## [Assignment]
Please restate, word for word, the lines below that begin at the one with "localparam logic [3:0]" and end at the one with "the hex value.". Leave out all other lines.

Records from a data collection
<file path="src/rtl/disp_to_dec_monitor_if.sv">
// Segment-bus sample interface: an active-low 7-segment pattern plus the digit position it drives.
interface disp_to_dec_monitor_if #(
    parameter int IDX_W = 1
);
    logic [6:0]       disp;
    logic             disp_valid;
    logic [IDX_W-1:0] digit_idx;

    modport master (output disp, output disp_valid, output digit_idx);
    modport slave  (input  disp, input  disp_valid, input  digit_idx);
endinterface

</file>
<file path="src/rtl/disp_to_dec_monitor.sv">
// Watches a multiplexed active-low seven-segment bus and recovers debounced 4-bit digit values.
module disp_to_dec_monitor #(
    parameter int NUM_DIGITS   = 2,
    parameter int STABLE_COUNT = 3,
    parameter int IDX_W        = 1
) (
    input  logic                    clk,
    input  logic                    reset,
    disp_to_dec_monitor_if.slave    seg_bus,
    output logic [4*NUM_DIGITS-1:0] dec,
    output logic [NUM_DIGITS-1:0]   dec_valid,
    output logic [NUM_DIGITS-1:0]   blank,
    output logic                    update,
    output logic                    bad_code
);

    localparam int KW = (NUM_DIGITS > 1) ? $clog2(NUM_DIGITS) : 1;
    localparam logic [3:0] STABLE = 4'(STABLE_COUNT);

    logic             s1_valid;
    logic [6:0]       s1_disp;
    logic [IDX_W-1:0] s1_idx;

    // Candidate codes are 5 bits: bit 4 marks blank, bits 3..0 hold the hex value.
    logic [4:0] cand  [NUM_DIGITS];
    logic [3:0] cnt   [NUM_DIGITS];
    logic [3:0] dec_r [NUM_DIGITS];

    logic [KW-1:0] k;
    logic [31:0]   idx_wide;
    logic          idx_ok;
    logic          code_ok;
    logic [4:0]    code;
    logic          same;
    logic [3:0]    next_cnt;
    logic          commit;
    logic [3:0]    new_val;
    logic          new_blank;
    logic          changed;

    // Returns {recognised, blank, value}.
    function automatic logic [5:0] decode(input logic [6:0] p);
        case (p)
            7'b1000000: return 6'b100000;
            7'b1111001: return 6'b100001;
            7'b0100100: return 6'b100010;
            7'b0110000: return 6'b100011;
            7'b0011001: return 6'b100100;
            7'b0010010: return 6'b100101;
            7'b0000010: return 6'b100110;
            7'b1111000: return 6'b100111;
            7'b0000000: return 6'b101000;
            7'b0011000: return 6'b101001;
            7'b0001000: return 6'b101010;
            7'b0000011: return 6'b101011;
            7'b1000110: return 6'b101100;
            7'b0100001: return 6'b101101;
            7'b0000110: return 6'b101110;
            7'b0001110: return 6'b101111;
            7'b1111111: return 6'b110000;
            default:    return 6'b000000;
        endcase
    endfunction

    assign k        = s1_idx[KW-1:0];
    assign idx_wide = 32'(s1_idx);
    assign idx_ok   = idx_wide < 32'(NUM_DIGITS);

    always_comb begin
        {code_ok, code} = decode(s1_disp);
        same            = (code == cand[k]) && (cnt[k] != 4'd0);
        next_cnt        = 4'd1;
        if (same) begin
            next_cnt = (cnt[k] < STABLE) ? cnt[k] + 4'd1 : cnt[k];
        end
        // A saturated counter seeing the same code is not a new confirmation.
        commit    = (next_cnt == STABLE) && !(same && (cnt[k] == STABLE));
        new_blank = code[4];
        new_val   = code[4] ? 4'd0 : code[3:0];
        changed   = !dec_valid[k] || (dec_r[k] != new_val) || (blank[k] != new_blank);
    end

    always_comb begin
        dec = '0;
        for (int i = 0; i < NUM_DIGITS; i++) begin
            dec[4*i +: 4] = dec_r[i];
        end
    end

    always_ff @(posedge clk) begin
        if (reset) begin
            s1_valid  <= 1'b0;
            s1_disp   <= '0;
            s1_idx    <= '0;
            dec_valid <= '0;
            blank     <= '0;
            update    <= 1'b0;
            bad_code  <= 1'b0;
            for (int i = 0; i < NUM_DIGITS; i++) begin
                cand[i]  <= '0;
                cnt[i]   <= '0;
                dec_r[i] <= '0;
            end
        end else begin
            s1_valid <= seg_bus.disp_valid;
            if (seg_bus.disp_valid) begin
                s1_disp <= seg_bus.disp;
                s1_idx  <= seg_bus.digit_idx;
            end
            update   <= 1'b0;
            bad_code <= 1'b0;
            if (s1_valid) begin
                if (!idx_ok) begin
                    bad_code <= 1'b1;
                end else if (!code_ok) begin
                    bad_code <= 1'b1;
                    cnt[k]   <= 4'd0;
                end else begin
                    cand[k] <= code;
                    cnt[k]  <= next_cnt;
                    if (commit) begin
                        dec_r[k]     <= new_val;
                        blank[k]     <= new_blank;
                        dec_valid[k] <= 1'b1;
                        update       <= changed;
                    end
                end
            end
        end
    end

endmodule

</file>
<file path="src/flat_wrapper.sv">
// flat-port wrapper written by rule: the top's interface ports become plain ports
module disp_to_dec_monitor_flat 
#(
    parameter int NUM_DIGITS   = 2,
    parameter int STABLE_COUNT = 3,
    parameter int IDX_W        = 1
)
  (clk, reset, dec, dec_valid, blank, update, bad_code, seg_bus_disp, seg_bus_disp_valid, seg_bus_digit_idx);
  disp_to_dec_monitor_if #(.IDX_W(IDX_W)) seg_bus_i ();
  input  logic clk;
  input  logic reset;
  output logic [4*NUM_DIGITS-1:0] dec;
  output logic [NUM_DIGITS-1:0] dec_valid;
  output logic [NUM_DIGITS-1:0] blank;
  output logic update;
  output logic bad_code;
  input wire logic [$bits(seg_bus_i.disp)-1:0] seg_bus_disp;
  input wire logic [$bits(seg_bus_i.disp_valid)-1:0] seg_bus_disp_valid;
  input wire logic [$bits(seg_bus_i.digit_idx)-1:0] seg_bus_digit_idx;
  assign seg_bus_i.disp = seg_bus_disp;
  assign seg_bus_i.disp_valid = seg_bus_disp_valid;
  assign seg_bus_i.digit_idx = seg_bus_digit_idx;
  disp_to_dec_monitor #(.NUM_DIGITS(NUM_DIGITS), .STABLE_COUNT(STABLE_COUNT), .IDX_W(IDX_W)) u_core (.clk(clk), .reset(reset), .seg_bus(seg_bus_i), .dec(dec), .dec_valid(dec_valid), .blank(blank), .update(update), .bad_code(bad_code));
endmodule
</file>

## [Worked solution]
    localparam logic [3:0] STABLE = 4'(STABLE_COUNT);

    logic             s1_valid;
    logic [6:0]       s1_disp;
    logic [IDX_W-1:0] s1_idx;

    // Candidate codes are 5 bits: bit 4 marks blank, bits 3..0 hold the hex value.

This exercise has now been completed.